§ **TASK TO CARRY OUT**:
Copy, exactly and without additions, every line in the records below from the one holding "wire signed [29:0] b_ilo24" through the one holding "wire signed [29:0] b_e = b_r - b_q24;", both ends included.

══ RECORDS PROVIDED

This is an optimization exercise on Yosys and OpenROAD, whose aim is small area, a short achievable clock period and few clock cycles per item, not a production implementation. The RTL was checked by simulation tests, not by an equivalence proof against the original design.

==> design/flow/design.v <==
module loop_engine (
    input  wire        clk,
    input  wire        rst,
    input  wire        req_valid,
    output wire        req_ready,
    input  wire [2:0]  req_ch,
    input  wire        req_arm,
    input  wire        req_fired,
    input  wire [2:0]  req_func,
    input  wire [17:0] req_v,
    input  wire [17:0] req_i,
    input  wire [15:0] req_kff,
    input  wire [15:0] req_kp,
    input  wire [15:0] req_ki,
    input  wire [15:0] req_kpc,
    input  wire [15:0] req_kic,
    input  wire [17:0] req_vset,
    input  wire [17:0] req_iset,
    input  wire [15:0] req_z,
    input  wire [15:0] req_gcr,
    input  wire [17:0] req_pset,
    input  wire [16:0] req_vfloor,
    input  wire [15:0] req_gfl,
    input  wire [17:0] req_ihi,
    input  wire [17:0] req_ilo,
    input  wire [17:0] req_vhi,
    input  wire [17:0] req_vlo,
    output reg         resp_valid,
    output reg  [2:0]  resp_ch,
    output reg  [17:0] resp_code,
    output reg  [1:0]  resp_compl,
    output reg         resp_event,
    output reg         resp_clip
);
    localparam [2:0] F_OFF = 3'd0, F_FV = 3'd1, F_FI = 3'd2, F_FVZ = 3'd3,
                     F_CR  = 3'd4, F_CP = 3'd5, F_MV = 3'd6, F_MI  = 3'd7;
    localparam integer DIV_K = 6;
    localparam integer DIV_N = 24 / DIV_K;
    reg        ready_q;
    reg        a_val;
    reg [2:0]  a_ch;
    reg        a_arm, a_fired;
    reg [2:0]  a_func;
    reg [17:0] a_v, a_i;
    reg [15:0] a_kff, a_kp, a_ki, a_kpc, a_kic;
    reg [17:0] a_set;       
    reg [15:0] a_coef;      
    reg [16:0] a_vfl;
    reg [17:0] a_ihi, a_ilo, a_vhi, a_vlo;
    assign req_ready = ready_q;
    wire take = req_valid && ready_q;
    reg [2:0]  d_cnt;
    reg [17:0] d_v;         
    reg [17:0] d_r;         
    reg [23:0] d_q;
    wire a_cp = (a_func == F_CP);
    wire [17:0] a_vabs = a_v[17] ? (~a_v + 18'd1) : a_v;
    wire [17:0] a_pabs = a_set[17] ? (~a_set + 18'd1) : a_set;
    wire a_isdiv = a_cp && (a_vabs >= {1'b0, a_vfl});
    wire d_first = (d_cnt == 3'd0);
    wire d_last  = (d_cnt == DIV_N - 1);
    wire a_adv   = !a_val || !a_isdiv || d_last;
    reg [17:0] dv_r;
    reg [23:0] dv_q;
    reg [17:0] dv_d;
    reg [18:0] dv_t;
    integer s;
    always @* begin
        dv_d = d_first ? a_vabs : d_v;
        dv_r = d_first ? a_pabs : d_r;
        dv_q = d_first ? 24'd0 : d_q;
        for (s = 0; s < DIV_K; s = s + 1) begin
            dv_t = {dv_r, 1'b0} - {1'b0, dv_d};
            dv_q = {dv_q[22:0], !dv_t[18]};
            dv_r = dv_t[18] ? {dv_r[16:0], 1'b0} : dv_t[17:0];
        end
    end
    always @(posedge clk) begin
        if (rst) begin
            ready_q <= 1'b1;
            a_val   <= 1'b0;
            d_cnt   <= 3'd0;
        end else begin
            if (a_val && a_isdiv && !d_last) begin
                d_cnt <= d_cnt + 3'd1;
                d_v   <= dv_d;
                d_r   <= dv_r;
                d_q   <= dv_q;
            end else
                d_cnt <= 3'd0;
            if (take)
                ready_q <= (req_func != F_CP);
            else if (a_val && a_isdiv && !d_last)
                ready_q <= (d_cnt == DIV_N - 2);
            else
                ready_q <= 1'b1;
            if (a_adv)
                a_val <= take;
        end
        if (take) begin
            a_ch    <= req_ch;
            a_arm   <= req_arm;
            a_fired <= req_fired;
            a_func  <= req_func;
            a_v     <= req_v;
            a_i     <= req_i;
            a_kff   <= req_kff;
            a_kp    <= req_kp;
            a_ki    <= req_ki;
            a_kpc   <= req_kpc;
            a_kic   <= req_kic;
            a_set   <= (req_func == F_FI) ? req_iset : (req_func == F_CP) ? req_pset : req_vset;
            a_coef  <= (req_func == F_FVZ) ? req_z : (req_func == F_CR) ? req_gcr :
                       (req_func == F_CP) ? req_gfl : 16'd0;
            a_vfl   <= req_vfloor;
            a_ihi   <= req_ihi;
            a_ilo   <= req_ilo;
            a_vhi   <= req_vhi;
            a_vlo   <= req_vlo;
        end
    end
    wire a_onv = (a_func == F_FV) || (a_func == F_FVZ) || (a_func == F_MI);
    wire [17:0] a_q  = a_onv ? a_v : a_i;
    wire [17:0] a_m  = a_onv ? a_i : a_v;
    wire [17:0] a_lp = a_onv ? a_ihi : a_vhi;
    wire [17:0] a_ln = a_onv ? a_ilo : a_vlo;
    wire signed [17:0] a_smp = (a_func == F_FVZ) ? $signed(a_i) : $signed(a_v);
    wire signed [33:0] a_prod = a_smp * $signed(a_coef);
    wire signed [28:0] a_pm = a_prod[33:5];                
    wire a_big = (a_pabs > a_vabs);
    wire a_eq  = (a_pabs == a_vabs);
    wire [25:0] a_mag = a_big ? 26'h3FFFFFF : a_eq ? 26'h1000000 : {2'b00, dv_q};
    reg        b_val;
    reg [2:0]  b_ch;
    reg        b_arm, b_fired;
    reg [2:0]  b_func;
    reg [28:0] b_pm;
    reg        b_padd;      
    reg [17:0] b_a;         
    reg [17:0] b_ilo;
    reg [17:0] b_q;
    reg [18:0] b_ecp, b_ecn;
    reg        b_entp, b_entn;
    reg [15:0] b_kff, b_kp, b_ki, b_kpc, b_kic;
    always @(posedge clk) begin
        if (rst)
            b_val <= 1'b0;
        else
            b_val <= a_val && a_adv;
        b_ch    <= a_ch;
        b_arm   <= a_arm;
        b_fired <= a_fired;
        b_func  <= a_func;
        b_pm    <= a_isdiv ? {3'd0, a_mag} : a_pm;
        b_padd  <= a_isdiv && !((a_set[17] == a_v[17]));
        b_a     <= (a_func == F_CR || a_func == F_CP) ? a_ihi : a_set;
        b_ilo   <= a_ilo;
        b_q     <= a_q;
        b_ecp   <= {a_lp[17], a_lp} - {a_m[17], a_m};
        b_ecn   <= {a_ln[17], a_ln} - {a_m[17], a_m};
        b_entp  <= ($signed(a_m) >= $signed(a_lp));
        b_entn  <= ($signed(a_m) <= $signed(a_ln));
        b_kff   <= a_kff;
        b_kp    <= a_kp;
        b_ki    <= a_ki;
        b_kpc   <= a_kpc;
        b_kic   <= a_kic;
    end
    localparam signed [29:0] HYST = 30'sd16768;
    reg [1:0] compl_q [0:7];
    wire b_crcp = (b_func == F_CR) || (b_func == F_CP);
    wire b_loop = b_fired && (b_func != F_OFF) && (b_func != F_MV) && (b_func != F_MI);
    wire b_meas = (b_func == F_MV) || (b_func == F_MI);
    wire signed [29:0] b_set24 = {{5{b_a[17]}}, b_a, 7'd0};
    wire signed [29:0] b_ihi24 = {{5{b_a[17]}}, b_a, 7'd0};
    wire signed [29:0] b_ilo24 = {{5{b_ilo[17]}}, b_ilo, 7'd0};
    wire signed [29:0] b_q24   = {{5{b_q[17]}}, b_q, 7'd0};
    wire signed [29:0] b_base  = b_crcp ? 30'sd0 : b_set24;
    wire signed [29:0] b_pm30  = {b_pm[28], b_pm};
    wire signed [29:0] b_x     = b_padd ? (b_base + b_pm30) : (b_base - b_pm30);
    reg signed [29:0] b_r;
    reg               b_clip;
    always @* begin
        b_r    = b_x;
        b_clip = 1'b0;
        if (b_crcp) begin
            if (b_x > b_ihi24) begin
                b_r = b_ihi24; b_clip = 1'b1;
            end else if (b_x < b_ilo24) begin
                b_r = b_ilo24; b_clip = 1'b1;
            end
        end
    end
    wire signed [29:0] b_e = b_r - b_q24;
    wire [1:0] b_cb = b_arm ? 2'd0 : compl_q[b_ch];
    wire b_rel = ((b_cb == 2'd1) && (b_e <= -HYST)) || ((b_cb == 2'd2) && (b_e >= HYST));
    wire [1:0] b_ent = (b_cb != 2'd0) ? 2'd0 : b_entp ? 2'd1 : b_entn ? 2'd2 : 2'd0;
    wire [1:0] b_mode = (b_ent != 2'd0) ? b_ent : ((b_cb != 2'd0) && !b_rel) ? b_cb : 2'd0;
    wire b_main = (b_mode == 2'd0);
    wire signed [29:0] b_ec = (b_mode == 2'd1) ? {{4{b_ecp[18]}}, b_ecp, 7'd0}
                                               : {{4{b_ecn[18]}}, b_ecn, 7'd0};
    wire signed [29:0] b_E = b_main ? b_e : b_ec;
    integer k;
    always @(posedge clk) begin
        if (rst) begin
            for (k = 0; k < 8; k = k + 1)
                compl_q[k] <= 2'd0;
        end else if (b_val) begin
            if (b_loop)
                compl_q[b_ch] <= b_mode;
            else if (b_arm)
                compl_q[b_ch] <= 2'd0;
        end
    end
    localparam [1:0] K_OFF = 2'd0, K_HOLD = 2'd1, K_LAW = 2'd2;
    reg        c_val;
    reg [2:0]  c_ch;
    reg        c_arm;
    reg [1:0]  c_kind;
    reg [1:0]  c_compl;
    reg        c_event, c_clip;
    reg [29:0] c_r, c_E;
    reg [15:0] c_kff, c_k2, c_k3;
    reg        c_rb;        
    reg        c_hp, c_hn;  
    always @(posedge clk) begin
        if (rst)
            c_val <= 1'b0;
        else
            c_val <= b_val;
        c_ch    <= b_ch;
        c_arm   <= b_arm;
        c_kind  <= b_loop ? K_LAW : (b_func == F_OFF) ? K_OFF : K_HOLD;
        c_compl <= b_loop ? b_mode : b_meas ? {b_entn & ~b_entp, b_entp} :
                   (b_func == F_OFF) ? 2'd0 : b_cb;
        c_event <= b_loop && (b_ent != 2'd0);
        c_clip  <= b_crcp && b_clip;
        c_r     <= b_r;
        c_E     <= b_E;
        c_kff   <= b_main ? b_kff : 16'd0;
        c_k2    <= b_main ? b_kp : b_kpc;
        c_k3    <= b_main ? b_ki : b_kic;
        c_rb    <= b_rel || (b_ent != 2'd0);
        c_hp    <= (b_E > 0);
        c_hn    <= b_E[29];
    end
    wire signed [45:0] c_p1 = $signed(c_r) * $signed(c_kff);
    wire signed [45:0] c_p2 = $signed(c_E) * $signed(c_k2);
    wire signed [45:0] c_p3 = $signed(c_E) * $signed(c_k3);
    wire signed [33:0] c_F  = $signed(c_p1[45:12]) + $signed(c_p2[45:12]);
    reg        d_val;
    reg [2:0]  d_ch;
    reg        d_arm;
    reg [1:0]  d_kind;
    reg [1:0]  d_compl;
    reg        d_event, d_clip;
    reg [33:0] d_F;
    reg [33:0] d_K;
    reg        d_rb, d_hp, d_hn;
    always @(posedge clk) begin
        if (rst)
            d_val <= 1'b0;
        else
            d_val <= c_val;
        d_ch    <= c_ch;
        d_arm   <= c_arm;
        d_kind  <= c_kind;
        d_compl <= c_compl;
        d_event <= c_event;
        d_clip  <= c_clip;
        d_F     <= c_F;
        d_K     <= c_p3[45:12];
        d_rb    <= c_rb;
        d_hp    <= c_hp;
        d_hn    <= c_hn;
    end
    localparam signed [35:0] MONE = -36'sd16777216;
    localparam signed [35:0] UMAX = 36'sd16777088;
    reg signed [32:0] integ_q [0:7];
    reg signed [25:0] u_q     [0:7];
    reg        [1:0]  sat_q   [0:7];    
    wire signed [35:0] d_is = d_arm ? 36'sd0 : {{3{integ_q[d_ch][32]}}, integ_q[d_ch]};
    wire signed [35:0] d_ub = d_arm ? 36'sd0 : {{10{u_q[d_ch][25]}}, u_q[d_ch]};
    wire        [1:0]  d_sb = d_arm ? 2'd0 : sat_q[d_ch];
    wire signed [35:0] d_F36 = {{2{d_F[33]}}, d_F};
    wire signed [35:0] d_K36 = {{2{d_K[33]}}, d_K};
    wire d_hold = (d_sb == 2'd1 && d_hp) || (d_sb == 2'd2 && d_hn);
    wire signed [35:0] d_base = d_rb ? (d_ub - d_F36) : d_is;
    wire signed [35:0] d_t    = d_base + d_K36;
    wire signed [35:0] d_tc   = (d_t > UMAX) ? UMAX : (d_t < MONE) ? MONE : d_t;
    wire signed [35:0] d_in   = d_hold ? d_base : d_tc;
    wire signed [35:0] d_uu   = d_F36 + d_in;
    wire        [1:0]  d_sn   = (d_uu > UMAX) ? 2'd1 : (d_uu < MONE) ? 2'd2 : 2'd0;
    wire signed [35:0] d_un   = (d_uu > UMAX) ? UMAX : (d_uu < MONE) ? MONE : d_uu;
    reg        e_val;
    reg [2:0]  e_ch;
    reg [1:0]  e_compl;
    reg        e_event, e_clip, e_off;
    reg [25:0] e_u;
    integer j;
    always @(posedge clk) begin
        if (rst) begin
            e_val <= 1'b0;
            for (j = 0; j < 8; j = j + 1) begin
                integ_q[j] <= 33'sd0;
                u_q[j]     <= 26'sd0;
                sat_q[j]   <= 2'd0;
            end
        end else begin
            e_val <= d_val;
            if (d_val) begin
                if (d_kind == K_LAW) begin
                    integ_q[d_ch] <= d_in[32:0];
                    u_q[d_ch]     <= d_un[25:0];
                    sat_q[d_ch]   <= d_sn;
                end else if (d_arm) begin
                    integ_q[d_ch] <= 33'sd0;
                    u_q[d_ch]     <= 26'sd0;
                    sat_q[d_ch]   <= 2'd0;
                end
            end
        end
        e_ch    <= d_ch;
        e_compl <= d_compl;
        e_event <= d_event;
        e_clip  <= d_clip;
        e_off   <= (d_kind == K_OFF);
        e_u     <= (d_kind == K_LAW) ? d_un[25:0] : d_ub[25:0];
    end
    wire [25:0] e_rnd = e_u + (e_u[25] ? 26'd63 : 26'd64);
    wire [17:0] e_code = e_off ? 18'h20000 : {~e_rnd[24], e_rnd[23:7]};
    always @(posedge clk) begin
        if (rst)
            resp_valid <= 1'b0;
        else
            resp_valid <= e_val;
        resp_ch    <= e_ch;
        resp_code  <= e_code;
        resp_compl <= e_compl;
        resp_event <= e_event;
        resp_clip  <= e_clip;
    end
endmodule
==> design/flow/run.sh <==
#!/bin/bash
# synth_recipe.tcl (not shown) runs the flow's synth.tcl, then flattens the netlist and writes it again
# the make line also repeats each setting of config.mk as NAME=value (left out here)
make -C /OpenROAD-flow-scripts/flow DESIGN_CONFIG=/design/flow/config.mk WORK_HOME=/design/flow/orfs CLKGATE_MAP_FILE= SYNTH_SCRIPT=/design/flow/synth_recipe.tcl finish
==> design/flow/config.mk <==
export PLATFORM = sky130hd
export DESIGN_NAME = loop_engine
export DESIGN_NICKNAME = loop_engine
export VERILOG_FILES = /design/flow/design.v
export SDC_FILE = /design/flow/constraint.sdc
export NUM_CORES = 4
export LEC_CHECK = 0
export CAP_MARGIN = 20
export CORE_MARGIN = 2
export CORE_UTILIZATION = 40
export PLACE_DENSITY = 0.6
export SLEW_MARGIN = 20
==> design/flow/constraint.sdc <==
create_clock -name core_clock -period 26.0 [get_ports {clk}]
set_input_delay 5.2000 -clock core_clock [delete_from_list [all_inputs] [get_ports {clk}]]
set_output_delay 5.2000 -clock core_clock [all_outputs]
set_load 0.01 [all_outputs]
==> results.txt <==
==> through the flow <==
| stage | hold WS, ps | cell area, µm² | instances |
|---|---|---|---|
| finish | 313.0 | 136000 | 16990 |
| global placement | 313.0 | 131000 | 16710 |
| floorplan | 309.6 | 123000 | 12650 |
| detailed placement | 312.1 | 131000 | 16710 |
| global route | 309.1 | 136000 | 16990 |
| CTS | 311.0 | 136000 | 16980 |
==> kinds of logic (layout without fill, tap and decap cells) <==
family                     count (synthesis)  after routing  synth area share [%]
buffers and inverters                   2605           2831                 7.963
AOI/OAI and AO/OA                       1716           1716                 9.189
DFF                                     1287           1287                 27.50
and+or+nand+nor                         3895           3895                 14.74
adders and majority gates               2489           2489                 35.51
muxes                                    198            198                 1.776
xor gates and xnor gates                 464            464                 3.328
other                                      0              8                     0
==> Yosys cell counts, types with 19 or more instances <==
| master | number |
|---|---|
| a221oi_1 | 32 |
| a22oi_1 | 221 |
| o21ai_0 | 343 |
| nand2_1 | 1510 |
| xor2_1 | 156 |
| a21boi_0 | 40 |
| nand2b_1 | 181 |
| or2_2 | 43 |
| a22o_1 | 36 |
| a211oi_1 | 31 |
| or3_1 | 32 |
| buf_1 | 25 |
| nand3_1 | 99 |
| edfxtp_1 | 805 |
| ha_1 | 816 |
| mux2_2 | 111 |
| nor3_1 | 108 |
| fa_1 | 1670 |
| o21ai_1 | 24 |
| xnor2_1 | 305 |
| nor2b_1 | 75 |
| mux2i_1 | 81 |
| nor2_1 | 953 |
| inv_1 | 2045 |
| o211ai_1 | 34 |
| clkbuf_1 | 522 |
| o21a_1 | 102 |
| and2_1 | 648 |
| dfxtp_1 | 482 |
| and3_1 | 63 |
| a21oi_1 | 382 |
| nor4_1 | 19 |
| a31oi_1 | 65 |
| o31ai_1 | 36 |
| o21bai_1 | 53 |
| nand4_1 | 67 |
| or4_1 | 23 |
| a21o_1 | 150 |
==> layer usage <==
layer / vias to the layer above / global-route usage [%]
li1: 40860 / -
met1: 44660 / 32.30
met2: 3379 / 40.61
met3: 574 / 3.302
met4: 6 / 8.577
met5: - / 0
==> worst reg2reg max path: cells and delay by family (launching register included) <==
kind                     cells  cell delay [ps]
AO/OA/AOI/OAI               39            10650
AND/OR/NAND/NOR             28             6080
adder cells (fa/ha/maj)      6             2030
XOR/XNOR                     4             1830
buffers and inverters        6             1140
multiplexers                 3             1050
flip-flops                   1              510
==> how the worst max path moves through the flow <==
stage	to	slack, ps	cells after the start
floorplan	d_r[17]	6220	98
global placement	d_r[4]	2690	87
detailed placement	d_r[12]	2660	86
CTS	d_r[12]	2550	86
global route	d_r[6]	700	89
finish	d_r[12]	2390	86
==> final cells by class <==
class | count | area, µm²
Fill cell | 29380 | 169800
Multi-Input combinational cell | 8762 | 79610
Sequential cell | 1287 | 33850
Inverter | 2049 | 7699
Tap cell | 4100 | 5130
Timing Repair Buffer | 508 | 4707
Clock buffer | 205 | 4262
Clock inverter | 69 | 708.2
Antenna cell | 8 | 20.02
==> sequential cells by signal, summed over array words and instances, names as in the netlist, 19 cells and up <==
register  cells
c_r          30
b_pm         29
b_ecp        19
integ_q     264
b_ecn        19
d_K          34
u_q         208
e_u          26
c_E          30
d_F          34
==> parameters.txt <==
Parameter                              Value

Yosys
  Area leader, netlist ... fa_1
  Total number of yosys warnings ... 1
  Share of synthesized registers carrying an async set or reset ... 0%
  Synthesized Nets ... 15460
  Post-synthesis instance total ... 12650
  Per-instance average area after synthesis ... 9.720 µm²
  Top_reg_cell synth ... edfxtp_1
  Area of the mapped netlist ... 123000 µm²
  Post-synth EDFFs ... 805
  Area contributors post-synth ... fa_1, edfxtp_1, ha_1
  Fraction of synthesized cell area taken by the top area cell type ... 27.18%
  Sequential area share after synthesis ... 27.50%
  Unique cell type count in the Yosys netlist ... 101
  Post-synthesis sequential element count ... 1287

Timing
  Fin worst setup slack ... 2388 ps
  Hold violation total from the final report ... 0
  Worst clock skew ... 52.26 ps
  Number of setup violations in the final report ... 0
  Setup TNS Final ... 0 ps
  RSZ-0062 raised after global routing ... false
  Tcrit/Tclk final ... 90.82%
  Slew Viols, Final ... 0
  Tmin final ... 23610 ps
  Achievable Freq ... 42.35 MHz
  Worst slew slack as a fraction of its limit ... 17.95%
  Slew at the pin with the worst max-slew slack ... 1218 ps

Die
  Starting Density ... 40.22%
  Die area ... 311900 µm²
  Core Region ... 305800 µm²
  Overall die height ... 558.5 µm
  Top-level port count ... 345
  Rows ... 203
  Die Span X ... 558.5 µm

CTS
  Clock latency on the worst-skew pair ... 840 ps
  Number of buffers inserted to repair setup after CTS ... 0
  Number of H-tree levels ... 4
  Max Root-Sink Buffers ... 4
  Cts repair resizes ... 0
  CTS hold repair buffers ... 0
  CTS tree ... yes
  Clock root buffer ... clkbuf_16
  Clock buffers created by TritonCTS ... 151
  Clock slew at the register clock pins of the worst setup and hold paths ... 60 ps
  CTS sink cnt ... 1287

Setup path
  Worst Setup SP ... a_v[3]
  Critical-path cell with the highest stage delay ... o21ai_0
  Worst flop-to-flop path startpoint ... a_v[3]
  Sort of element at the start of the critical path ... flop
  Data arrival time of the critical path ... 24150 ps
  Data required time at the worst endpoint ... 26540 ps
  Worst path max stage delay ... 780 ps
  CP max FO ... 29
  RR Endpoint ... d_r[12]
  Crit path capture type ... flop
  Cell depth of the worst flop-to-flop path ... 86
  Flop-to-flop setup slack ... 2390 ps
  Critical setup path kind ... reg -> reg
  Kind of cell adding the most delay to the critical path ... compound AO/OA/AOI/OAI gates
  WP buf/inv ... 6

Route
  Number of DRC violations after detailed routing ... 0
  Highest metal used ... met5
  Post-route ant nets ... 0
  Met1 wire length ... 157200 µm
  Wire length per cell ... 22.14 µm
  Drt total wl ... 376100 µm
  Met3 wire len ... 26210 µm
  Routed length on met2 ... 177700 µm
  Violation count after the first detailed-routing iteration ... 7311
  Vias ... 89480
  Pre-antenna DRT Iters ... 8
  Via/cell ratio ... 5.267

Layout
  Most used cells in the layout excluding fill and tap cells ... inv_1, fa_1, nand2_1
  Layout cell share with drive strength beyond 1 ... 5.047%
  Area Growth Syn to Fin ... 10.56%
  Leading cell type in the layout, fill and taps excluded ... inv_1
  Utilization of the core after routing ... 44.47%
  Nets ... 15560

Global route
  Combined global-route utilization of all metal layers ... 24.32%
  Vias in the first global route ... 91720
  Wire length of the first global-routing pass ... 573500 µm
  Initial antenna violation count ... 16
  Maximum number of pins on one net before global-route repair ... 127
  Grt ovf ... 0

Placement
  Port-buffer cells ... 344
  Post-placement worst setup slack ... 2662 ps
  Half-perimeter wire length after placement ... 275400 µm
  Routability congestion estimate from global placement ... 0.9248

Min path
  Worst hold path cell count ... 0
  Hold Crit Start ... c_compl[0]
  End point of the most critical hold path ... d_compl[0]
  Worst min-delay path class ... reg -> reg

Flow run
  Max-cap viol count ... 0

Status
  Status ... no timing/DRC/antenna violations
Testbench counts, summed over its fixed seeds: cycles 18,622, items 12,800.

## separate check: timing with driven ports
Ports are ideal in the flow. The routed layout listed here was re-timed in OpenROAD.
Step 1: set_driving_cell puts a clkbuf_16 on clk and a buf_2 on each other input, an assumption about the parent block.
Step 2 moves the port delays by t, midway between the first and last clock arrival at a register: inputs arrive t later, outputs are due t later. That takes back most of the time a late clock gives input paths.
a / b / c = ideal ports / drivers / drivers and shift; a / b = the first two.
t (ns): 0.916
setup WS [ns]: 2.388 / 2.388 / 2.388
latest minus earliest clock arrival (ns): 0.056 / 0.056
After both steps setup and hold are still met in this run. The setup slack of this run moves by 0.000 ns with the drivers and by 0.000 ns with both steps.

════

§ **FINAL ANSWER**:
    wire signed [29:0] b_ilo24 = {{5{b_ilo[17]}}, b_ilo, 7'd0};
    wire signed [29:0] b_q24   = {{5{b_q[17]}}, b_q, 7'd0};
    wire signed [29:0] b_base  = b_crcp ? 30'sd0 : b_set24;
    wire signed [29:0] b_pm30  = {b_pm[28], b_pm};
    wire signed [29:0] b_x     = b_padd ? (b_base + b_pm30) : (b_base - b_pm30);
    reg signed [29:0] b_r;
    reg               b_clip;
    always @* begin
        b_r    = b_x;
        b_clip = 1'b0;
        if (b_crcp) begin
            if (b_x > b_ihi24) begin
                b_r = b_ihi24; b_clip = 1'b1;
            end else if (b_x < b_ilo24) begin
                b_r = b_ilo24; b_clip = 1'b1;
            end
        end
    end
    wire signed [29:0] b_e = b_r - b_q24;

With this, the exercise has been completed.